- [Assigned task]:
Read through the entries below and return each line with the word "wslot".

= = = =

This design comes from an exercise in tuning for small area on the open sky130 flow, not from production work.
Only simulation tests tie the RTL to the original design; equivalence was not proved.
No activity file was given, so power comes from the tool's default toggle rates.

==> config.mk <==
export PLATFORM = sky130hd
export DESIGN_NAME = scs_core
export DESIGN_NICKNAME = scs_core
export VERILOG_FILES = /design/flow/design.v
export SDC_FILE = /design/flow/constraint.sdc
export NUM_CORES = 4
export LEC_CHECK = 0
export ABC_AREA = 1
export CAP_MARGIN = 5
export CORE_MARGIN = 2
export CORE_UTILIZATION = 55
export PLACE_DENSITY = 0.7
export SLEW_MARGIN = 5
==> constraint.sdc <==
create_clock -name core_clock -period 13.0 [get_ports {clk}]
set_input_delay 2.6000 -clock core_clock [delete_from_list [all_inputs] [get_ports {clk}]]
set_output_delay 2.6000 -clock core_clock [all_outputs]
set_load 0.01 [all_outputs]
==> design.v <==
module scs_core (
    input  wire        clk,
    input  wire        rst,           
    output wire [15:0] imem_addr,
    input  wire [31:0] imem_rdata,
    input  wire        plen_we,       
    input  wire [15:0] plen_wdata,
    input  wire        start,         
    input  wire        exec_valid,    
    input  wire [31:0] exec_word,
    output wire [1:0]  state,
    output wire [3:0]  cause,
    output wire        busy,
    input  wire [4:0]  dbg_sel,
    output wire [31:0] dbg_data
);
    localparam [1:0] ST_IDLE    = 2'd0;
    localparam [1:0] ST_RUNNING = 2'd1;
    localparam [1:0] ST_HALTED  = 2'd2;
    localparam [1:0] ST_FAULTED = 2'd3;
    localparam [3:0] F_NONE       = 4'd0;
    localparam [3:0] F_ILLEGAL    = 4'd1;
    localparam [3:0] F_INVALID    = 4'd2;
    localparam [3:0] F_INCOMPLETE = 4'd3;
    localparam [3:0] F_ARITY      = 4'd4;
    localparam [3:0] F_UNDERFLOW  = 4'd5;
    localparam [3:0] F_OVERFLOW   = 4'd6;
    localparam [3:0] F_DIVZERO    = 4'd7;
    localparam [3:0] F_JUMPOOB    = 4'd8;
    localparam [3:0] F_NEGSHIFT   = 4'd9;
    localparam [4:0] OP_PUSH = 5'd1,  OP_POP  = 5'd2,  OP_ADD  = 5'd3,  OP_SUB  = 5'd4;
    localparam [4:0] OP_INC  = 5'd5,  OP_DEC  = 5'd6,  OP_IMUL = 5'd7,  OP_IDIV = 5'd8;
    localparam [4:0] OP_AND  = 5'd9,  OP_OR   = 5'd10, OP_XOR  = 5'd11, OP_SHL  = 5'd12;
    localparam [4:0] OP_SHR  = 5'd13, OP_CMP  = 5'd14, OP_JE   = 5'd15, OP_JMA  = 5'd16;
    localparam [4:0] OP_JNE  = 5'd17, OP_SKIP = 5'd18;
    localparam [4:0] A_SP = 5'd8, A_FL = 5'd9, A_PC = 5'd10, A_PLEN = 5'd11,
                     A_ST = 5'd12, A_ZERO = 5'd14;
    localparam [4:0] M_IDLE = 5'd0,  M_START = 5'd1, M_INC  = 5'd2,  M_CHK  = 5'd3,
                     M_EX0  = 5'd4,  M_BIN2  = 5'd5, M_MUL1 = 5'd6,  M_MULL = 5'd7,
                     M_DIV1 = 5'd8,  M_DIV2  = 5'd9, M_DIV3 = 5'd10, M_DIV4 = 5'd11,
                     M_DIV5 = 5'd12, M_DIVL  = 5'd13, M_DIV6 = 5'd14, M_DIVS = 5'd15,
                     M_DIV7 = 5'd16, M_DIV8  = 5'd17, M_SH1  = 5'd18, M_SH2  = 5'd19,
                     M_SHL  = 5'd20, M_J2    = 5'd21, M_JS1  = 5'd22, M_JS2  = 5'd23,
                     M_JS3  = 5'd24, M_J1 = 5'd25;
    localparam [1:0] P_RD = 2'd0, P_SH = 2'd1;
    localparam [1:0] R_SUM = 2'd0, R_AND = 2'd1, R_OR = 2'd2, R_XOR = 2'd3;
    reg [31:0] xr [0:7];      
    reg [31:0] sk [0:15];     
    reg [7:0]  xv;            
    reg [2:0]  off;
    reg [4:0]  sp;            
    reg        z, pf;
    reg [15:0] pc;
    reg [15:0] plen;
    reg [1:0]  st;
    reg [3:0]  cs;
    reg [4:0]  ms;
    reg [5:0]  cnt;
    reg [14:0] ir;            
    reg [31:0] t;
    reg [31:0] u;
    reg        f1, f2;
    assign imem_addr = pc;
    assign state     = st;
    assign cause     = cs;
    assign busy      = (ms != M_IDLE);
    wire [4:0] done_ms = (st == ST_IDLE) ? M_IDLE : M_INC;
    wire [31:0] iw_in = (ms == M_CHK) ? imem_rdata : exec_word;
    wire [4:0]  d_op  = iw_in[4:0];
    wire [2:0]  d_fm  = iw_in[7:5];
    wire [15:0] d_imm = iw_in[31:16];
    wire d_binop = (d_op == OP_ADD) || (d_op == OP_SUB) || (d_op == OP_IMUL) || (d_op == OP_IDIV) ||
                   (d_op == OP_AND) || (d_op == OP_OR)  || (d_op == OP_XOR)  || (d_op == OP_SHL)  ||
                   (d_op == OP_SHR);
    wire d_unop  = (d_op == OP_INC) || (d_op == OP_DEC);
    wire d_jump  = (d_op == OP_JE)  || (d_op == OP_JMA) || (d_op == OP_JNE);
    localparam [2:0] C_EXEC = 3'd0, C_INCOMPLETE = 3'd1, C_ARITY = 3'd2, C_BADLIT = 3'd3, C_ILLEGAL = 3'd4;
    localparam [2:0] FMT_N = 3'd0, FMT_R1 = 3'd1, FMT_R2 = 3'd2, FMT_R3 = 3'd3, FMT_I = 3'd4;
    reg [2:0] cls_t;
    reg [2:0] fmt;
    always @(*) begin
        cls_t = C_ILLEGAL;
        fmt   = FMT_N;
        if (d_fm == 3'd6 || d_fm == 3'd7) begin
            cls_t = C_ILLEGAL;
        end else if (d_op == OP_PUSH || d_jump) begin
            case (d_fm)
                3'd0: cls_t = C_EXEC;
                3'd1: begin cls_t = C_EXEC; fmt = FMT_I; end
                3'd5: cls_t = C_BADLIT;
                default: cls_t = C_ARITY;
            endcase
        end else if (d_op == OP_POP || d_op == OP_SKIP) begin
            case (d_fm)
                3'd0: cls_t = C_EXEC;
                3'd5: cls_t = C_ILLEGAL;
                default: cls_t = C_ARITY;
            endcase
        end else if (d_binop) begin
            case (d_fm)
                3'd0: cls_t = C_EXEC;
                3'd1, 3'd2: cls_t = C_INCOMPLETE;
                3'd3: begin cls_t = C_EXEC; fmt = FMT_R3; end
                3'd4: cls_t = C_ARITY;
                default: cls_t = C_ILLEGAL;
            endcase
        end else if (d_unop) begin
            case (d_fm)
                3'd0: cls_t = C_EXEC;
                3'd1: begin cls_t = C_EXEC; fmt = FMT_R1; end
                3'd5: cls_t = C_ILLEGAL;
                default: cls_t = C_ARITY;
            endcase
        end else if (d_op == OP_CMP) begin
            case (d_fm)
                3'd0: cls_t = C_EXEC;
                3'd1: cls_t = C_INCOMPLETE;
                3'd2: begin cls_t = C_EXEC; fmt = FMT_R2; end
                3'd5: cls_t = C_ILLEGAL;
                default: cls_t = C_ARITY;
            endcase
        end
    end
    reg [31:0] mbz;
    always @(*) begin
        case (fmt)
            FMT_R1:  mbz = 32'hFFFFF800;
            FMT_R2:  mbz = 32'hFFFFC000;
            FMT_R3:  mbz = 32'hFFFE0000;
            FMT_I:   mbz = 32'h0000FF00;
            default: mbz = 32'hFFFFFF00;
        endcase
    end
    wire [2:0] cls = (cls_t == C_ILLEGAL)                          ? C_ILLEGAL :
                     ((iw_in & mbz) != 32'd0)                      ? C_ILLEGAL :
                     (fmt == FMT_I && d_jump && d_imm == 16'd0)    ? C_ILLEGAL :
                     cls_t;
    wire d_sf   = (d_fm == 3'd0);           
    wire sp_emp = sp[4];                    
    wire sp_lt2 = sp[4] | (sp == 5'd0);     
    wire sp_ful = (sp == 5'd15);            
    reg [3:0] dfault;
    always @(*) begin
        dfault = F_NONE;
        case (cls)
            C_ILLEGAL:    dfault = F_ILLEGAL;
            C_INCOMPLETE: dfault = F_INCOMPLETE;
            C_ARITY:      dfault = F_ARITY;
            C_BADLIT:     dfault = F_INVALID;
            default: begin
                if (d_op == OP_PUSH) begin
                    if (sp_ful) dfault = F_OVERFLOW;
                end else if (d_op == OP_POP) begin
                    if (sp_emp) dfault = F_UNDERFLOW;
                end else if (d_binop || d_op == OP_CMP) begin
                    if (d_sf && sp_lt2) dfault = F_UNDERFLOW;
                end else if (d_unop || d_jump) begin
                    if (d_sf && sp_emp) dfault = F_UNDERFLOW;
                end
            end
        endcase
    end
    wire [14:0] ir_in = {iw_in[16:8], d_sf, d_op};
    wire [4:0]  op    = ir[4:0];
    wire        sf    = ir[5];
    wire [2:0]  rs1   = ir[8:6];
    wire [2:0]  rs2   = ir[11:9];
    wire [2:0]  rd    = ir[14:12];
    wire is_binop = (op == OP_ADD) || (op == OP_SUB) || (op == OP_IMUL) || (op == OP_IDIV) ||
                    (op == OP_AND) || (op == OP_OR)  || (op == OP_XOR)  || (op == OP_SHL)  ||
                    (op == OP_SHR);
    wire is_unop  = (op == OP_INC) || (op == OP_DEC);
    wire is_jump  = (op == OP_JE)  || (op == OP_JMA) || (op == OP_JNE);
    wire is_shift = (op == OP_SHL) || (op == OP_SHR);
    wire is_sub   = (op == OP_SUB) || (op == OP_CMP);
    wire jcond = (op == OP_JE) ? z : ~z;
    wire [3:0] spm1 = sp[3:0] - 4'd1;
    wire [3:0] spp1 = sp[3:0] + 4'd1;
    wire [4:0] a_addr = sf ? {1'b1, spm1}    : {2'b00, rs1};    
    wire [4:0] b_addr = sf ? {1'b1, sp[3:0]} : {2'b00, rs2};    
    wire [4:0] d_addr = sf ? {1'b1, spm1}    : {2'b00, rd};     
    wire [4:0] u_addr = sf ? {1'b1, sp[3:0]} : {2'b00, rs1};    
    reg  [4:0]  fra;                                    
    wire [4:0]  ra    = busy ? fra : dbg_sel;
    wire [2:0]  rslot = ra[2:0] + off;
    reg [31:0] rdata;
    integer k;
    always @(*) begin
        rdata = 32'd0;
        for (k = 0; k < 8; k = k + 1)
            rdata = rdata | (xr[k] & {32{(ra[4:3] == 2'b00) && (rslot == k) && xv[k]}});
        for (k = 0; k < 16; k = k + 1)
            rdata = rdata | (sk[k] & {32{ra[4] && (ra[3:0] == k)}});
        rdata = rdata | ({{27{sp[4]}}, sp} & {32{ra == 5'd8}})
                      | ({30'd0, pf, z} & {32{ra == 5'd9}})
                      | ({16'd0, pc} & {32{ra == 5'd10}})
                      | ({16'd0, plen} & {32{ra == 5'd11}})
                      | ({16'd0, 10'd0, cs, st} & {32{ra == 5'd12}});
    end
    assign dbg_data = rdata;
    reg [1:0] pm;
    reg       pbit_en, qen, qinv, cin;
    reg [1:0] rsel;
    wire [31:0] P = (pm == P_SH) ? {rdata[30:0], pbit_en & u[31]} : rdata;
    wire [31:0] Q = ({32{qen}} & t) ^ {32{qinv}};
    wire [32:0] s = {1'b0, P} + {1'b0, Q} + {32'd0, cin};
    wire        cout = s[32];
    wire        zero = (s[31:0] == 32'd0);
    wire        lt   = P[31] ^ Q[31] ^ cout;             
    wire        mh = (rsel != R_AND);
    wire        mg = (rsel == R_AND) || (rsel == R_OR);
    wire [31:0] R  = (rsel == R_SUM) ? s[31:0] :
                     (((P ^ Q) & {32{mh}}) | (P & Q & {32{mg}}));
    reg       we;
    reg [4:0] wa;
    reg       t_ld, u_ld, u_sh;
    wire        t_imm = (ms == M_CHK) || (ms == M_IDLE && exec_valid);
    always @(*) begin
        fra = 5'd0; pm = P_RD; pbit_en = 1'b0; qen = 1'b0; qinv = 1'b0; cin = 1'b0;
        rsel = R_SUM; we = 1'b0; wa = 5'd0; t_ld = 1'b0; u_ld = 1'b0; u_sh = 1'b0;
        case (ms)
            M_START: begin fra = A_PC; t_ld = 1'b1; end
            M_INC:   begin fra = A_PC; cin = 1'b1; we = 1'b1; wa = A_PC; end
            M_CHK:   begin fra = A_PLEN; qen = 1'b1; qinv = 1'b1; cin = 1'b1; end
            M_EX0: begin
                if (op == OP_PUSH) begin
                    fra = sf ? 5'd0 : A_ZERO; qen = ~sf;
                    we = 1'b1; wa = {1'b1, spp1};
                end else if (op == OP_POP) begin
                    fra = {1'b1, sp[3:0]};
                    we = 1'b1; wa = 5'd7;
                end else if (is_unop) begin
                    fra = u_addr; qinv = (op == OP_DEC); cin = (op == OP_INC);
                    we = 1'b1; wa = u_addr;
                end else if (op == OP_IDIV) begin
                    fra = a_addr; t_ld = 1'b1;
                end else if (is_binop || op == OP_CMP) begin
                    fra = b_addr; t_ld = 1'b1;
                end else if (is_jump) begin
                    if (sf) begin
                        fra = A_PC; t_ld = 1'b1;
                    end else begin
                        fra = A_ZERO; qen = 1'b1;
                        we = jcond; wa = A_PC;
                    end
                end
            end
            M_BIN2: begin
                fra = a_addr; qen = 1'b1; qinv = is_sub; cin = is_sub;
                case (op)
                    OP_AND:  rsel = R_AND;
                    OP_OR:   rsel = R_OR;
                    OP_XOR:  rsel = R_XOR;
                    default: rsel = R_SUM;
                endcase
                we = (op != OP_CMP); wa = d_addr;
            end
            M_MUL1: begin fra = a_addr; u_ld = 1'b1; end
            M_MULL: begin
                fra = (cnt == 6'd31) ? A_ZERO : d_addr; pm = P_SH; qen = u[31];
                we = 1'b1; wa = d_addr; u_sh = 1'b1;
            end
            M_DIV1, M_DIV4: begin fra = A_ZERO; qen = 1'b1; qinv = t[31]; cin = t[31]; t_ld = 1'b1; end
            M_DIV2: begin fra = A_ZERO; qen = 1'b1; u_ld = 1'b1; end
            M_DIV3: begin fra = b_addr; t_ld = 1'b1; end
            M_DIV5: begin fra = A_ZERO; we = 1'b1; wa = d_addr; end
            M_DIVL: begin
                fra = d_addr; pm = P_SH; pbit_en = 1'b1; qen = 1'b1;
                qinv = ~rdata[31]; cin = ~rdata[31];
                we = 1'b1; wa = d_addr; u_sh = 1'b1;
            end
            M_DIV6: begin fra = d_addr; qen = rdata[31]; end
            M_DIVS: begin
                fra = d_addr; pm = P_SH; pbit_en = 1'b1;
                we = 1'b1; wa = d_addr; u_sh = 1'b1;
            end
            M_DIV7: begin fra = d_addr; t_ld = 1'b1; end
            M_DIV8: begin
                fra = A_ZERO; qen = 1'b1; qinv = f1; cin = f1 & ~f2;
                we = 1'b1; wa = d_addr;
            end
            M_SH1: begin
                fra = a_addr;
                if (op == OP_SHL) begin we = 1'b1; wa = d_addr; end
                else u_ld = 1'b1;
            end
            M_SH2: begin fra = A_ZERO; qinv = u[31]; we = 1'b1; wa = d_addr; u_sh = 1'b1; end
            M_SHL: begin
                fra = d_addr; pm = P_SH; pbit_en = (op == OP_SHR);
                we = (cnt != 6'd0); wa = d_addr; u_sh = 1'b1;
            end
            M_J1, M_J2:  begin fra = A_PC; qinv = 1'b1; we = 1'b1; wa = A_PC; end
            M_JS1: begin fra = {1'b1, sp[3:0]}; qen = 1'b1; t_ld = 1'b1; end
            M_JS2: begin fra = A_PLEN; qen = 1'b1; qinv = 1'b1; cin = 1'b1; end
            M_JS3: begin fra = A_ZERO; qen = 1'b1; we = 1'b1; wa = A_PC; end
            default: ;
        endcase
    end
    wire       we_x  = we && (wa[4:3] == 2'b00);
    wire       we_s  = we && wa[4];
    wire [2:0] wslot = wa[2:0] + off;
    always @(posedge clk) begin
        if (we_s) sk[wa[3:0]] <= R;
        if (we_x) xr[wslot] <= R;
    end
    wire       sh_big = (rdata[30:5] != 26'd0);
    wire [5:0] sh_n   = (op == OP_SHL) ? (sh_big ? 6'd32 : {1'b0, rdata[4:0]})
                                       : (sh_big ? 6'd0  : {1'b0, ~rdata[4:0]});
    always @(posedge clk) begin
        if (t_imm) t <= {{16{iw_in[31]}}, iw_in[31:16]};
        else if (t_ld) t <= R;
        if (u_ld) u <= R;
        else if (u_sh) u <= {u[30:0], ~s[31]};
        if (rst) begin
            xv   <= 8'd0;
            off  <= 3'd0;
            sp   <= 5'h1f;
            z    <= 1'b0;
            pf   <= 1'b0;
            pc   <= 16'd0;
            plen <= 16'd0;
            st   <= ST_IDLE;
            cs   <= F_NONE;
            ms   <= M_IDLE;
        end else begin
            if (we && wa == A_PC) pc <= R[15:0];
            if (we_x) xv[wslot] <= 1'b1;
            case (ms)
                M_IDLE: begin
                    if (st == ST_IDLE) begin
                        if (plen_we) begin
                            plen <= plen_wdata;
                        end else if (start) begin
                            st <= ST_RUNNING;
                            ms <= M_START;
                        end else if (exec_valid) begin
                            if (dfault != F_NONE) begin
                                st <= ST_FAULTED; cs <= dfault;
                            end else begin
                                ir <= ir_in;
                                ms <= M_EX0;
                            end
                        end
                    end
                end
                M_START: ms <= M_CHK;
                M_INC:   ms <= M_START;
                M_CHK: begin
                    if (!cout || zero) begin
                        st <= ST_HALTED;
                        ms <= M_IDLE;
                    end else if (dfault != F_NONE) begin
                        st <= ST_FAULTED; cs <= dfault; ms <= M_IDLE;
                    end else begin
                        ir <= ir_in;
                        ms <= M_EX0;
                    end
                end
                M_EX0: begin
                    if (op == OP_PUSH) begin
                        sp <= sp + 5'd1;
                        if (sf) begin
                            off     <= off + 3'd1;
                            xv[off] <= 1'b0;
                        end
                        ms <= done_ms;
                    end else if (op == OP_POP) begin
                        sp  <= sp - 5'd1;
                        off <= off - 3'd1;
                        ms <= done_ms;
                    end else if (op == OP_IMUL) begin
                        ms <= M_MUL1;
                    end else if (op == OP_IDIV) begin
                        f1 <= rdata[31];
                        ms <= M_DIV1;
                    end else if (is_shift) begin
                        if (rdata[31]) begin
                            st <= ST_FAULTED; cs <= F_NEGSHIFT; ms <= M_IDLE;
                        end else begin
                            cnt <= sh_n;
                            ms  <= M_SH1;
                        end
                    end else if (is_binop || op == OP_CMP) begin
                        ms <= M_BIN2;
                    end else if (is_jump) begin
                        if (sf)          ms <= M_JS1;
                        else if (jcond)  ms <= M_J1;
                        else begin ms <= done_ms; end
                    end else begin
                        ms <= done_ms;
                    end
                end
                M_BIN2: begin
                    if (op == OP_CMP) begin
                        z  <= zero;
                        pf <= ~lt & ~zero;
                    end else if (sf) begin
                        sp <= sp - 5'd1;
                    end
                    ms <= done_ms;
                end
                M_MUL1: begin cnt <= 6'd31; ms <= M_MULL; end
                M_MULL: begin
                    cnt <= cnt - 6'd1;
                    if (cnt == 6'd0) begin
                        if (sf) sp <= sp - 5'd1;
                        ms <= done_ms;
                    end
                end
                M_DIV1: ms <= M_DIV2;
                M_DIV2: ms <= M_DIV3;
                M_DIV3: begin
                    if (zero) begin
                        st <= ST_FAULTED; cs <= F_DIVZERO; ms <= M_IDLE;
                    end else begin
                        f1 <= f1 ^ rdata[31];
                        ms <= M_DIV4;
                    end
                end
                M_DIV4: ms <= M_DIV5;
                M_DIV5: begin cnt <= 6'd31; ms <= M_DIVL; end
                M_DIVL: begin
                    cnt <= cnt - 6'd1;
                    if (cnt == 6'd0) ms <= M_DIV6;
                end
                M_DIV6: begin f2 <= ~zero; cnt <= 6'd31; ms <= M_DIVS; end
                M_DIVS: begin
                    cnt <= cnt - 6'd1;
                    if (cnt == 6'd0) ms <= M_DIV7;
                end
                M_DIV7: ms <= M_DIV8;
                M_DIV8: begin
                    if (sf) sp <= sp - 5'd1;
                    ms <= done_ms;
                end
                M_SH1: ms <= (op == OP_SHL) ? M_SHL : M_SH2;
                M_SH2: ms <= M_SHL;
                M_SHL: begin
                    if (cnt == 6'd0) begin
                        if (sf) sp <= sp - 5'd1;
                        ms <= done_ms;
                    end else begin
                        cnt <= cnt - 6'd1;
                    end
                end
                M_J1: ms <= M_J2;
                M_J2: begin ms <= done_ms; end
                M_JS1: begin f1 <= rdata[31] & ~cout; ms <= M_JS2; end
                M_JS2: begin
                    if (f1 || !cout || zero) begin
                        st <= ST_FAULTED; cs <= F_JUMPOOB; ms <= M_IDLE;
                    end else begin
                        sp <= sp - 5'd1;
                        if (jcond) ms <= M_JS3;
                        else begin ms <= done_ms; end
                    end
                end
                M_JS3: begin ms <= done_ms; end
                default: ms <= M_IDLE;
            endcase
        end
    end
endmodule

= = = =

- [Answer to this task]:
    wire [2:0] wslot = wa[2:0] + off;
        if (we_x) xr[wslot] <= R;
            if (we_x) xv[wslot] <= 1'b1;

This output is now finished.